Dataset entries
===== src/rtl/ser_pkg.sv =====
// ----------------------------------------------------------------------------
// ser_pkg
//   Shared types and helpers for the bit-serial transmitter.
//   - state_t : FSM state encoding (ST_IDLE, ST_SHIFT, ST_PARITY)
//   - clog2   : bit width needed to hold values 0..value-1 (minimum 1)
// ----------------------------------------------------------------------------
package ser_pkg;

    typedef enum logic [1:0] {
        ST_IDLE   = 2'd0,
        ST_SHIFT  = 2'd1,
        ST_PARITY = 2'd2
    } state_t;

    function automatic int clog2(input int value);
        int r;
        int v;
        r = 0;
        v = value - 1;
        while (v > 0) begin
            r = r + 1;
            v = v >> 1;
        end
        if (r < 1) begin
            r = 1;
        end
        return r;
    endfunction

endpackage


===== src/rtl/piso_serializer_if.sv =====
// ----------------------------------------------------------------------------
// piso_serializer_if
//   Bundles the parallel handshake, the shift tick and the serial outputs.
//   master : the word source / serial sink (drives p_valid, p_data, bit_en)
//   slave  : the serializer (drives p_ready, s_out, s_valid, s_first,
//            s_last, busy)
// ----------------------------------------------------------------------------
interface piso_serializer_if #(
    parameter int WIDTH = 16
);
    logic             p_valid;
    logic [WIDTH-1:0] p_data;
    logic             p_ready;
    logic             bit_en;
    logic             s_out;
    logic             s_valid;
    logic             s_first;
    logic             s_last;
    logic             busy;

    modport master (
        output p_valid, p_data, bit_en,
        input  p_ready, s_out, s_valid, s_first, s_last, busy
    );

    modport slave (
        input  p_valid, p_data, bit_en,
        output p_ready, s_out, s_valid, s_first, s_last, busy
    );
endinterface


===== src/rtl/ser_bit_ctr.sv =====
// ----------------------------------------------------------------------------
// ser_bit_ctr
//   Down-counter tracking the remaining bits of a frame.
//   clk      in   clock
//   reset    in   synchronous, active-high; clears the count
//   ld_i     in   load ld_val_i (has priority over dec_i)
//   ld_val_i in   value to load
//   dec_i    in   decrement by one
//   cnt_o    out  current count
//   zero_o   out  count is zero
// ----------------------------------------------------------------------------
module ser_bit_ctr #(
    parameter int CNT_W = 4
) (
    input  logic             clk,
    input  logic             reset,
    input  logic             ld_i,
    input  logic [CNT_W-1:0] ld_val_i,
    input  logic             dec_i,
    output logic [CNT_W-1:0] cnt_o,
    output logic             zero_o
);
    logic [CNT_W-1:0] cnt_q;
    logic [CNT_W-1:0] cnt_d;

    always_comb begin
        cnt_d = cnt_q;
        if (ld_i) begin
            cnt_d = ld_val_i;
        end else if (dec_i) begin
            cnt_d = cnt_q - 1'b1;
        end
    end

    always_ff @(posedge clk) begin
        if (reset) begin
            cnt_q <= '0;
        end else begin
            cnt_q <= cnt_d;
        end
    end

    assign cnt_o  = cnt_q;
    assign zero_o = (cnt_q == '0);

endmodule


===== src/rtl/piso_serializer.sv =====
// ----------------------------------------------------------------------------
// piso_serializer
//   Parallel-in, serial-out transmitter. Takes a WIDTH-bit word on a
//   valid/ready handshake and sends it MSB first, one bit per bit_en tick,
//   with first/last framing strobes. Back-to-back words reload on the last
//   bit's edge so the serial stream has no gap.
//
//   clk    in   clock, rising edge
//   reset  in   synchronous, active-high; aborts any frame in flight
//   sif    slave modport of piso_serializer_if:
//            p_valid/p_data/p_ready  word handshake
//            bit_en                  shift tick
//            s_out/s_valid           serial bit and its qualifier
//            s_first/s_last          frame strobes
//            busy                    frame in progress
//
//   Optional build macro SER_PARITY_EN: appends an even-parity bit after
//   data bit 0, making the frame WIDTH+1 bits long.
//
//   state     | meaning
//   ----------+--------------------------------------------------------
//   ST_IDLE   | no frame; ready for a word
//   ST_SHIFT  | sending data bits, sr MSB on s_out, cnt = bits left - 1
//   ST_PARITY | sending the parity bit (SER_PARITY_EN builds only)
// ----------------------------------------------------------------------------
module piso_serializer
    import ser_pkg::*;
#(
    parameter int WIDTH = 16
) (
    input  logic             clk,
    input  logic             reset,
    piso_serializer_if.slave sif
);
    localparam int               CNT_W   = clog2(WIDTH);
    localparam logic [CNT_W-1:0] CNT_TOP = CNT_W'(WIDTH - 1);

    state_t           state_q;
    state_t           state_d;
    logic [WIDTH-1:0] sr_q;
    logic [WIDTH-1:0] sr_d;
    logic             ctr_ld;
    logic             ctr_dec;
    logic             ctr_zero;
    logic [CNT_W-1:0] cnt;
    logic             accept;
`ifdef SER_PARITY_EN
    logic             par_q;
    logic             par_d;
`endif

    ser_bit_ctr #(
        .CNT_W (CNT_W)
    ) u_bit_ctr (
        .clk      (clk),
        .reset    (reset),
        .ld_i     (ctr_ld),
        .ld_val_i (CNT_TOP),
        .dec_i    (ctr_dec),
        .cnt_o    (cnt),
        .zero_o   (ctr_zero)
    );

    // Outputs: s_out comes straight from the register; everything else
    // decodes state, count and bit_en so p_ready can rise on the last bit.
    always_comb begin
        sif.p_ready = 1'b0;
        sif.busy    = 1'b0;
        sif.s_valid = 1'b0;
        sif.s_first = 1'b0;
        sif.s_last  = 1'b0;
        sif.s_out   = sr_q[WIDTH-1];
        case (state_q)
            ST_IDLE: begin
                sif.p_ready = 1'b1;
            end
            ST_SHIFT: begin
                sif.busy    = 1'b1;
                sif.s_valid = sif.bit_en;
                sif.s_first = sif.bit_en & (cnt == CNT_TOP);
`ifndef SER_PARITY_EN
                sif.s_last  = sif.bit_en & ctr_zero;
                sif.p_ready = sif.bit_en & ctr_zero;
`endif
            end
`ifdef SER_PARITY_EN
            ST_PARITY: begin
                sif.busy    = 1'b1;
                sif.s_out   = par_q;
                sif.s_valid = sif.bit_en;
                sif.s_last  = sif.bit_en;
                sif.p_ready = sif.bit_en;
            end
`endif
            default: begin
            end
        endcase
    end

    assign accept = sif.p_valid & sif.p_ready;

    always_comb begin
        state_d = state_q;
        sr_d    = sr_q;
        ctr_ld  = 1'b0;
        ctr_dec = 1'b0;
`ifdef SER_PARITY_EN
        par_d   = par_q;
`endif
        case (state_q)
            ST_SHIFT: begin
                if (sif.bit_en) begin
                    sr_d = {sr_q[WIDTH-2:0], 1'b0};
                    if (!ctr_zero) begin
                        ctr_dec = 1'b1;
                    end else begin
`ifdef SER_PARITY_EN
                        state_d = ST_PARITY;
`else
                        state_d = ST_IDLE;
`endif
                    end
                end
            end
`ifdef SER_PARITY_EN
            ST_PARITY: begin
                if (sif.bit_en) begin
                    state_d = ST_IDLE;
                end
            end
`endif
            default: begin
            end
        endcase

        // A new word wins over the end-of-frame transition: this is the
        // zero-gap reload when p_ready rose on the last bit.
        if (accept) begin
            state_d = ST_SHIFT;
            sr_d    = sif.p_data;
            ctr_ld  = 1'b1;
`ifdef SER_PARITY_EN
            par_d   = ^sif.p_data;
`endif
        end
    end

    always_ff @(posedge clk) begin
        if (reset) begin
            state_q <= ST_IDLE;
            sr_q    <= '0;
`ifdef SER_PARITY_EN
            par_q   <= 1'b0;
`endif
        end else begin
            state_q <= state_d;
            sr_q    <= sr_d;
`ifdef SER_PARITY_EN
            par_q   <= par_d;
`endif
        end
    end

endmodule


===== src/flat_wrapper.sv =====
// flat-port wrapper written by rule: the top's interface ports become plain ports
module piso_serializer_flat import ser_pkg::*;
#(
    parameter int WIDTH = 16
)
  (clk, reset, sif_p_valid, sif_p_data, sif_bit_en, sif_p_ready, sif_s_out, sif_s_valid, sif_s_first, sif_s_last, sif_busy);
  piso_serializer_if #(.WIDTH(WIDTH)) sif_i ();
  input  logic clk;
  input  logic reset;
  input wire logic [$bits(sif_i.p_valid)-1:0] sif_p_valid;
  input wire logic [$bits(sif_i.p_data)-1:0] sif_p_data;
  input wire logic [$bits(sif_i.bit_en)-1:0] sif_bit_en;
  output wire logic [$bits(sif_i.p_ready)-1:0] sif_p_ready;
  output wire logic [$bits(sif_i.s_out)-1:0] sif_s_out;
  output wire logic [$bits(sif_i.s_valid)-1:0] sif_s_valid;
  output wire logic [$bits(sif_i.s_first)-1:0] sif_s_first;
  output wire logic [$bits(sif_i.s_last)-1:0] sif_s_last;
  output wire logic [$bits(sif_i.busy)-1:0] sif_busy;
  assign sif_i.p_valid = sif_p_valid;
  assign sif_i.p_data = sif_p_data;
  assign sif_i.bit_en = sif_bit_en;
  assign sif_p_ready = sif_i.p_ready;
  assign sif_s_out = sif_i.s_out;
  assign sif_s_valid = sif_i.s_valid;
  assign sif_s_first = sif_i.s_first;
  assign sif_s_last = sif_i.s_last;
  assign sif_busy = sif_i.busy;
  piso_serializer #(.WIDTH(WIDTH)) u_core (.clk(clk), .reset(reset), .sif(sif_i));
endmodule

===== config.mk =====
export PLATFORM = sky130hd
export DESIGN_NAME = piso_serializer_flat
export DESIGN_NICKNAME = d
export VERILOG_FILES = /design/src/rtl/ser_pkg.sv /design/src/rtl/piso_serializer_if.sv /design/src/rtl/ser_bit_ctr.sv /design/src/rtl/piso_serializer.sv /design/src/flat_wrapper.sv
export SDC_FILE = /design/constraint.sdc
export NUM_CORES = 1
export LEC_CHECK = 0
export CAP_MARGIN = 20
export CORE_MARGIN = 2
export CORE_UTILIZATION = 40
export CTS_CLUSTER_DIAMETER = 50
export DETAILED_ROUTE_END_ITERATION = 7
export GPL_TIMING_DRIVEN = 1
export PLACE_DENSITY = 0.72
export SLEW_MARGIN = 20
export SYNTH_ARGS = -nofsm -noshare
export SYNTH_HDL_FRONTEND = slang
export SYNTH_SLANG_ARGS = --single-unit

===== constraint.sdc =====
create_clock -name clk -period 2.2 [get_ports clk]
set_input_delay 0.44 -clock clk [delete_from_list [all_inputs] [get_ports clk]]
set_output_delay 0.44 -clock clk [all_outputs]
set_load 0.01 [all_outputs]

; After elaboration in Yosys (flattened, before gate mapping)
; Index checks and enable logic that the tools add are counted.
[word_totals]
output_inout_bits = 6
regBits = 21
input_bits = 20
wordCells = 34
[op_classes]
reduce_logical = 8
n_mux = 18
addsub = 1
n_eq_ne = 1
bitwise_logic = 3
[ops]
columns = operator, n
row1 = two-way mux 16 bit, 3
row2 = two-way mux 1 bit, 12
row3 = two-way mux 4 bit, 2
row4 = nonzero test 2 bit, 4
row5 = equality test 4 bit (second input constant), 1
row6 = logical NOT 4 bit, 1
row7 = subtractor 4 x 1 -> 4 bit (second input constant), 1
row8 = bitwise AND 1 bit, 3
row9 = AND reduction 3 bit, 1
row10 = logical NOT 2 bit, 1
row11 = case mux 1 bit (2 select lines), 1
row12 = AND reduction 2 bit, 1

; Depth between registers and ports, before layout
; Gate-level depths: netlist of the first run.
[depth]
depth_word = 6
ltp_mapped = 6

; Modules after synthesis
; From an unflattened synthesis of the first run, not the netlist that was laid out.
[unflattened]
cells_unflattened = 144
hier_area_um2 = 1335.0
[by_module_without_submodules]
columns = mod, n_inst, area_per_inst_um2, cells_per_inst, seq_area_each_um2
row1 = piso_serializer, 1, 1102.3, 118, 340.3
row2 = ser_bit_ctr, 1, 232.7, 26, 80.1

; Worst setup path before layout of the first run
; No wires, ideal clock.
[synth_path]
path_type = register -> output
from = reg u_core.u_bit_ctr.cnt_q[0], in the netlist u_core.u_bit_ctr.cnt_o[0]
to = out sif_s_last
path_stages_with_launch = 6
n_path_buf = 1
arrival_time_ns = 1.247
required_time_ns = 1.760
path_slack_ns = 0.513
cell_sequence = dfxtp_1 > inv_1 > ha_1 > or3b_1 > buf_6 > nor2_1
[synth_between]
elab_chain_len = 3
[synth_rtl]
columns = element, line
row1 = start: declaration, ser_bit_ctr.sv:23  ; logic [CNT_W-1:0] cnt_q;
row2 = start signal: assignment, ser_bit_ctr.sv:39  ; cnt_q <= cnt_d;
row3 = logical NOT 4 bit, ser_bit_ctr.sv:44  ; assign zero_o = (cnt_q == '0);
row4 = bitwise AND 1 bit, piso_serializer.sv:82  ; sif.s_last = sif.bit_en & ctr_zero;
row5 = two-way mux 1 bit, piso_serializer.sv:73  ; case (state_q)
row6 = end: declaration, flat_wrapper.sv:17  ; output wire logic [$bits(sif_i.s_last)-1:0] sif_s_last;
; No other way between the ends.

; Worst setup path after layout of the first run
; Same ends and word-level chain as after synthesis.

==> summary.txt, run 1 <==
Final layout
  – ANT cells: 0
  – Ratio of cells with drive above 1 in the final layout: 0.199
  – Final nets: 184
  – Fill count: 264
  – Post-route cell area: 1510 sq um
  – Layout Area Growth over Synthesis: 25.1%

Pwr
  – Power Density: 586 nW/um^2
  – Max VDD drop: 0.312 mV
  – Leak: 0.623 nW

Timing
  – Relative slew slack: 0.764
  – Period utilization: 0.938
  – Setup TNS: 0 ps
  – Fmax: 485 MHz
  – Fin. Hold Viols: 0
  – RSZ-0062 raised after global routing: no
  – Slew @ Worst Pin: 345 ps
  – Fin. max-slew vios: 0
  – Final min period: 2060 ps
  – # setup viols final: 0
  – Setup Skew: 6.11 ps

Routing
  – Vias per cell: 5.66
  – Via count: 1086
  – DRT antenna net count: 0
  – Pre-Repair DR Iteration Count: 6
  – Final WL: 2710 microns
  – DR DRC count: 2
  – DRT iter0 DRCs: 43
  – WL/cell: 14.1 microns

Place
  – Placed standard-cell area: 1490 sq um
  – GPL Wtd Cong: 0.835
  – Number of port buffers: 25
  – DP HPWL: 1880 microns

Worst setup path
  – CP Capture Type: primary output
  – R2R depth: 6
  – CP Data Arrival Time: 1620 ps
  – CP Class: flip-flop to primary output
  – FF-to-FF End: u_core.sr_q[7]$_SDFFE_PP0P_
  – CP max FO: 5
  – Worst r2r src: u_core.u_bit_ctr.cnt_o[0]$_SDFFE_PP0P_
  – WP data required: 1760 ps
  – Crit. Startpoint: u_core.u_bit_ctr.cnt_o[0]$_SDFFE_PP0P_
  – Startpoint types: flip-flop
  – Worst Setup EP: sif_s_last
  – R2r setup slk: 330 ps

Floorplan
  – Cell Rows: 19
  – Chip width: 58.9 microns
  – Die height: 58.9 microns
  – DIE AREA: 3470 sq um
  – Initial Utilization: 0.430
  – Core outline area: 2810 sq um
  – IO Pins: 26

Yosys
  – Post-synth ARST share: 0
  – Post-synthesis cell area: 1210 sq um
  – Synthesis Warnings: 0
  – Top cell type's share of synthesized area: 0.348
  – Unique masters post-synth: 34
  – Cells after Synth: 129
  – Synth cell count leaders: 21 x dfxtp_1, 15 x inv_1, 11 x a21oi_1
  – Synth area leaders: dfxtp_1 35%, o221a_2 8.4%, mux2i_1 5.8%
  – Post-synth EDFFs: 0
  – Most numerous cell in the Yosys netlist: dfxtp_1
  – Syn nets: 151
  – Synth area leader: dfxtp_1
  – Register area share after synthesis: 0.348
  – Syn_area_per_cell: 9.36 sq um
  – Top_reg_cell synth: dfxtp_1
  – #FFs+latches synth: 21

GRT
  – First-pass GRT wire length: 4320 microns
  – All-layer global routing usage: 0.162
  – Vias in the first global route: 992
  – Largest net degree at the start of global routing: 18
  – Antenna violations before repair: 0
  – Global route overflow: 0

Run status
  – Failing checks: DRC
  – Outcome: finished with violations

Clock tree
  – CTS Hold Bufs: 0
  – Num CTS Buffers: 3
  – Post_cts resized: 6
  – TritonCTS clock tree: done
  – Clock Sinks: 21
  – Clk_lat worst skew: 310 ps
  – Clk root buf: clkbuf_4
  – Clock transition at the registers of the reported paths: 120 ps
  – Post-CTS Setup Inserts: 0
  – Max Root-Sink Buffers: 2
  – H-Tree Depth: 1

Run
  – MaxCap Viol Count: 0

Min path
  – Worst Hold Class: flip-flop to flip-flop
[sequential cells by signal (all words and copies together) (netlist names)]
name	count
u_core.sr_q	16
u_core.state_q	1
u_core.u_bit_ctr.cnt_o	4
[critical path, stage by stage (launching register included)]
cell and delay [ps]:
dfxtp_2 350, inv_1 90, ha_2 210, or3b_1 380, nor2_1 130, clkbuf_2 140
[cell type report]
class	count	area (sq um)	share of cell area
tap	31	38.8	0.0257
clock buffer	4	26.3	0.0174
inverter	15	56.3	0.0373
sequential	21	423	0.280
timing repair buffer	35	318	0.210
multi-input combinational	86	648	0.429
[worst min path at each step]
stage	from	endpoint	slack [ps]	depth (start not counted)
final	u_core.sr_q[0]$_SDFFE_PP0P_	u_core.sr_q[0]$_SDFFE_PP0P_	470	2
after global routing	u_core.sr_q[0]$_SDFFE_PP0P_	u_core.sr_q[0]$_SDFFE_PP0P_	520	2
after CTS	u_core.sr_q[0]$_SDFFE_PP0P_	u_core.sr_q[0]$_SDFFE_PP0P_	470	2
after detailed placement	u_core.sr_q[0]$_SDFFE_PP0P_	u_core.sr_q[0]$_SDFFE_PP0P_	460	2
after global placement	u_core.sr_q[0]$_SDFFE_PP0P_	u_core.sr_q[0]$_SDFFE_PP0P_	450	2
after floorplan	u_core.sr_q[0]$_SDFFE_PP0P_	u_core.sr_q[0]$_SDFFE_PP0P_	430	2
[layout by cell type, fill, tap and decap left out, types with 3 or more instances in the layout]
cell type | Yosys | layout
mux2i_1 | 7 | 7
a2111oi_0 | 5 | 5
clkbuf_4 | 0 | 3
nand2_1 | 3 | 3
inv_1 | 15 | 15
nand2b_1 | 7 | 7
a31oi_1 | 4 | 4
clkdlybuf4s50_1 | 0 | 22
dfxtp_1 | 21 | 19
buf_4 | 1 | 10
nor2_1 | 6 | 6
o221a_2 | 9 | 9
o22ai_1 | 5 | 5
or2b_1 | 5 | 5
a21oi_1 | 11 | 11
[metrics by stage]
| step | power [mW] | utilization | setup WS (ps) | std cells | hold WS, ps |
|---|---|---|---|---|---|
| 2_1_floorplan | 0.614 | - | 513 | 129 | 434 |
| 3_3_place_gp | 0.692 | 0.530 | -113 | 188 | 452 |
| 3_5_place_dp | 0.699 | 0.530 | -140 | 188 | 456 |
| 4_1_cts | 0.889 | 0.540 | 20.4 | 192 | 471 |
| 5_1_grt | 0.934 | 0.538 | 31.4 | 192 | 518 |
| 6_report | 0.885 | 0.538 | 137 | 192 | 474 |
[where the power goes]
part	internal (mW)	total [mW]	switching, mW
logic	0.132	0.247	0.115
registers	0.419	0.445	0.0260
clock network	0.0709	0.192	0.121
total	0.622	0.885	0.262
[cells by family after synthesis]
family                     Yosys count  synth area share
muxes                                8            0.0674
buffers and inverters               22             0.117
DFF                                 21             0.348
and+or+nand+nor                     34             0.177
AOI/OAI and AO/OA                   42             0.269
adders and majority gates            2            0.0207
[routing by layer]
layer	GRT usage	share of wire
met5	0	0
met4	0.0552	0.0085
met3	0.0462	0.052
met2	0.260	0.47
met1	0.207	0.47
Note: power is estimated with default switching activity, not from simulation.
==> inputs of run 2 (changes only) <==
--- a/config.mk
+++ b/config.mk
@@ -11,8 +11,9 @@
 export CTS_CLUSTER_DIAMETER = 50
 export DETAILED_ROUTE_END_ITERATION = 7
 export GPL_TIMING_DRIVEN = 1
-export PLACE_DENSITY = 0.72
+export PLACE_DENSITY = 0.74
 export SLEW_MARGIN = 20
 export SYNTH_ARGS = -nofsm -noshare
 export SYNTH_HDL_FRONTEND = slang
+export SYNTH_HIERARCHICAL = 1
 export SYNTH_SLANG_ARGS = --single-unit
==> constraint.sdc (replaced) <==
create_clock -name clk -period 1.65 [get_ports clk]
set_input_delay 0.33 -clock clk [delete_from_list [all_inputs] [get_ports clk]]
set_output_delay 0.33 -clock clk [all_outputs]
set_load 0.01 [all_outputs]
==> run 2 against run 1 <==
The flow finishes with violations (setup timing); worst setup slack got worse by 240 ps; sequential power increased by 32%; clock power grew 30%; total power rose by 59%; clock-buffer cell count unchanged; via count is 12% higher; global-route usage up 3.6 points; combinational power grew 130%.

- **Work order**
Your task is to write out, exactly, the line that contains "adders and majority" and each line after it to the end of the data, with no other lines.

- **Answer below**
adders and majority gates            2            0.0207
[routing by layer]
layer	GRT usage	share of wire
met5	0	0
met4	0.0552	0.0085
met3	0.0462	0.052
met2	0.260	0.47
met1	0.207	0.47
Note: power is estimated with default switching activity, not from simulation.
==> inputs of run 2 (changes only) <==
--- a/config.mk
+++ b/config.mk
@@ -11,8 +11,9 @@
 export CTS_CLUSTER_DIAMETER = 50
 export DETAILED_ROUTE_END_ITERATION = 7
 export GPL_TIMING_DRIVEN = 1
-export PLACE_DENSITY = 0.72
+export PLACE_DENSITY = 0.74
 export SLEW_MARGIN = 20
 export SYNTH_ARGS = -nofsm -noshare
 export SYNTH_HDL_FRONTEND = slang
+export SYNTH_HIERARCHICAL = 1
 export SYNTH_SLANG_ARGS = --single-unit
==> constraint.sdc (replaced) <==
create_clock -name clk -period 1.65 [get_ports clk]
set_input_delay 0.33 -clock clk [delete_from_list [all_inputs] [get_ports clk]]
set_output_delay 0.33 -clock clk [all_outputs]
set_load 0.01 [all_outputs]
==> run 2 against run 1 <==
The flow finishes with violations (setup timing); worst setup slack got worse by 240 ps; sequential power increased by 32%; clock power grew 30%; total power rose by 59%; clock-buffer cell count unchanged; via count is 12% higher; global-route usage up 3.6 points; combinational power grew 130%.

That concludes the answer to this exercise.